--- src/rtl/alu_pkg.sv ---
// rtl/alu_pkg.sv - shared ALU control codes, mul/div op codes and sequencer state encodings
//
// Contents:
//   ALU_ADD / ALU_SUB / ALU_SLTU : ALUctr codes understood by the shared 32-bit ALU
//   md_op_e                      : MUL / DIVU / REMU request codes (2'b11 reserved, runs as MUL)
//   md_state_e                   : IDLE / RUN / FIN states of alu_muldiv_seq
package alu_pkg;

   localparam logic [3:0] ALU_ADD  = 4'b0000;
   localparam logic [3:0] ALU_SUB  = 4'b1000;
   localparam logic [3:0] ALU_SLTU = 4'b1010;

   typedef enum logic [1:0] {
      MD_MUL  = 2'b00,
      MD_DIVU = 2'b01,
      MD_REMU = 2'b10,
      MD_RSVD = 2'b11
   } md_op_e;

   typedef enum logic [1:0] {
      IDLE = 2'b00,
      RUN  = 2'b01,
      FIN  = 2'b10
   } md_state_e;

endpackage

--- src/rtl/alu_muldiv_seq.sv ---
// rtl/alu_muldiv_seq.sv - multi-cycle MUL/DIVU/REMU sequencer driving the shared 32-bit ALU
//
// Ports:
//   clk, rst_n        : clock (rising edge), asynchronous active-low reset
//   start, op         : request and op code (00 MUL, 01 DIVU, 10 REMU, 11 as MUL); sampled in IDLE only
//   src_a, src_b      : multiplicand/dividend and multiplier/divisor, captured on accept
//   busy              : high while iterating (RUN)
//   done              : one-cycle pulse in FIN; result valid in that cycle
//   result            : final value, held until the next accepted start
//   alu_a, alu_b      : ALU operands (0 outside RUN)
//   alu_ctr           : ALU control (ADD for MUL, SUB for DIV/REM; ADD outside RUN)
//   alu_res, alu_less : ALU result and unsigned-borrow flag
//
// Build option: MULDIV_EARLY_OUT_EN - MUL finishes as soon as the remaining multiplier is zero.
module alu_muldiv_seq
   import alu_pkg::*;
#(
   parameter int XLEN  = 32,
   parameter int CNT_W = 5
) (
   input  logic              clk,
   input  logic              rst_n,
   input  logic              start,
   input  logic [1:0]        op,
   input  logic [XLEN-1:0]   src_a,
   input  logic [XLEN-1:0]   src_b,
   output logic              busy,
   output logic              done,
   output logic [XLEN-1:0]   result,
   output logic [XLEN-1:0]   alu_a,
   output logic [XLEN-1:0]   alu_b,
   output logic [3:0]        alu_ctr,
   input  logic [XLEN-1:0]   alu_res,
   input  logic              alu_less
);

   md_state_e        state_q, state_d;
   logic [CNT_W-1:0] cnt_q;
   logic             is_div_q;   // DIVU or REMU in flight
   logic             is_rem_q;   // REMU in flight
   // acc_q: MUL accumulator / DIV partial remainder
   // sh_q : MUL multiplicand (shifts left) / DIV dividend-then-quotient (shifts left)
   // opb_q: MUL multiplier (shifts right) / DIV divisor (constant)
   logic [XLEN-1:0]  acc_q, acc_d;
   logic [XLEN-1:0]  sh_q, sh_d;
   logic [XLEN-1:0]  opb_q, opb_d;
   logic [XLEN-1:0]  result_q, result_d;

   logic             accept;
   logic             op_div, op_rem, op_mul;
   logic [XLEN-1:0]  rem_sh;
   logic             take;
   logic             last_iter;
   logic             run_exit;

   assign accept    = (state_q == IDLE) && start;
   assign op_div    = (op == MD_DIVU) || (op == MD_REMU);
   assign op_rem    = (op == MD_REMU);
   assign op_mul    = !op_div;
   assign rem_sh    = {acc_q[XLEN-2:0], sh_q[XLEN-1]};
   assign last_iter = (cnt_q == CNT_W'(XLEN-1));
   // The bit shifted out of acc_q is the 33rd bit of the shifted remainder; when
   // set, the true value exceeds any 32-bit divisor, so the subtract must be taken
   // even though the 32-bit ALU compare reports a borrow.
   assign take      = !alu_less || acc_q[XLEN-1];

`ifdef MULDIV_EARLY_OUT_EN
   // Leave after the iteration that consumes the last set multiplier bit.
   assign run_exit  = last_iter || (!is_div_q && (opb_q[XLEN-1:1] == '0));
`else
   assign run_exit  = last_iter;
`endif

   // ---------------- FSM: state register ----------------
   always_ff @(posedge clk or negedge rst_n) begin
      if (!rst_n) begin
         state_q <= IDLE;
      end else begin
         state_q <= state_d;
      end
   end

   // ---------------- FSM: next state ----------------
   always_comb begin
      state_d = state_q;
      unique case (state_q)
         IDLE: begin
            if (start) begin
               if (op_div && (src_b == '0)) begin
                  state_d = FIN;
`ifdef MULDIV_EARLY_OUT_EN
               end else if (op_mul && (src_b == '0)) begin
                  state_d = FIN;
`endif
               end else begin
                  state_d = RUN;
               end
            end
         end
         RUN:     if (run_exit) state_d = FIN;
         FIN:     state_d = IDLE;
         default: state_d = IDLE;
      endcase
   end

   // ---------------- FSM: outputs ----------------
   always_comb begin
      busy    = 1'b0;
      done    = 1'b0;
      alu_a   = '0;
      alu_b   = '0;
      alu_ctr = ALU_ADD;
      unique case (state_q)
         RUN: begin
            busy = 1'b1;
            if (is_div_q) begin
               alu_a   = rem_sh;
               alu_b   = opb_q;
               alu_ctr = ALU_SUB;
            end else begin
               alu_a   = acc_q;
               alu_b   = sh_q;
               alu_ctr = ALU_ADD;
            end
         end
         FIN:     done = 1'b1;
         default: ;
      endcase
   end

   // ---------------- datapath next values ----------------
   always_comb begin
      acc_d = acc_q;
      sh_d  = sh_q;
      opb_d = opb_q;
      if (is_div_q) begin
         acc_d = take ? alu_res : rem_sh;
         sh_d  = {sh_q[XLEN-2:0], take};
      end else begin
         acc_d = opb_q[0] ? alu_res : acc_q;
         sh_d  = sh_q << 1;
         opb_d = opb_q >> 1;
      end
   end

   always_comb begin
      result_d = result_q;
      if (accept && (state_d == FIN)) begin
         // Divide by zero (or zero multiplier with early-out): no iterations run.
         if (op_rem)      result_d = src_a;
         else if (op_div) result_d = '1;
         else             result_d = '0;
      end else if ((state_q == RUN) && (state_d == FIN)) begin
         if (!is_div_q)     result_d = acc_d;
         else if (is_rem_q) result_d = acc_d;
         else               result_d = sh_d;
      end
   end

   // ---------------- datapath registers ----------------
   always_ff @(posedge clk or negedge rst_n) begin
      if (!rst_n) begin
         cnt_q    <= '0;
         is_div_q <= 1'b0;
         is_rem_q <= 1'b0;
         acc_q    <= '0;
         sh_q     <= '0;
         opb_q    <= '0;
         result_q <= '0;
      end else begin
         result_q <= result_d;
         if (accept) begin
            cnt_q    <= '0;
            is_div_q <= op_div;
            is_rem_q <= op_rem;
            acc_q    <= '0;
            sh_q     <= src_a;
            opb_q    <= src_b;
         end else if (state_q == RUN) begin
            cnt_q <= cnt_q + CNT_W'(1);
            acc_q <= acc_d;
            sh_q  <= sh_d;
            opb_q <= opb_d;
         end
      end
   end

   assign result = result_q;

endmodule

— PROBLEM REQUIREMENTS —
Pull from the data each line where the string "multiplicand" turns up.

— REPLY —
//   src_a, src_b      : multiplicand/dividend and multiplier/divisor, captured on accept
   // sh_q : MUL multiplicand (shifts left) / DIV dividend-then-quotient (shifts left)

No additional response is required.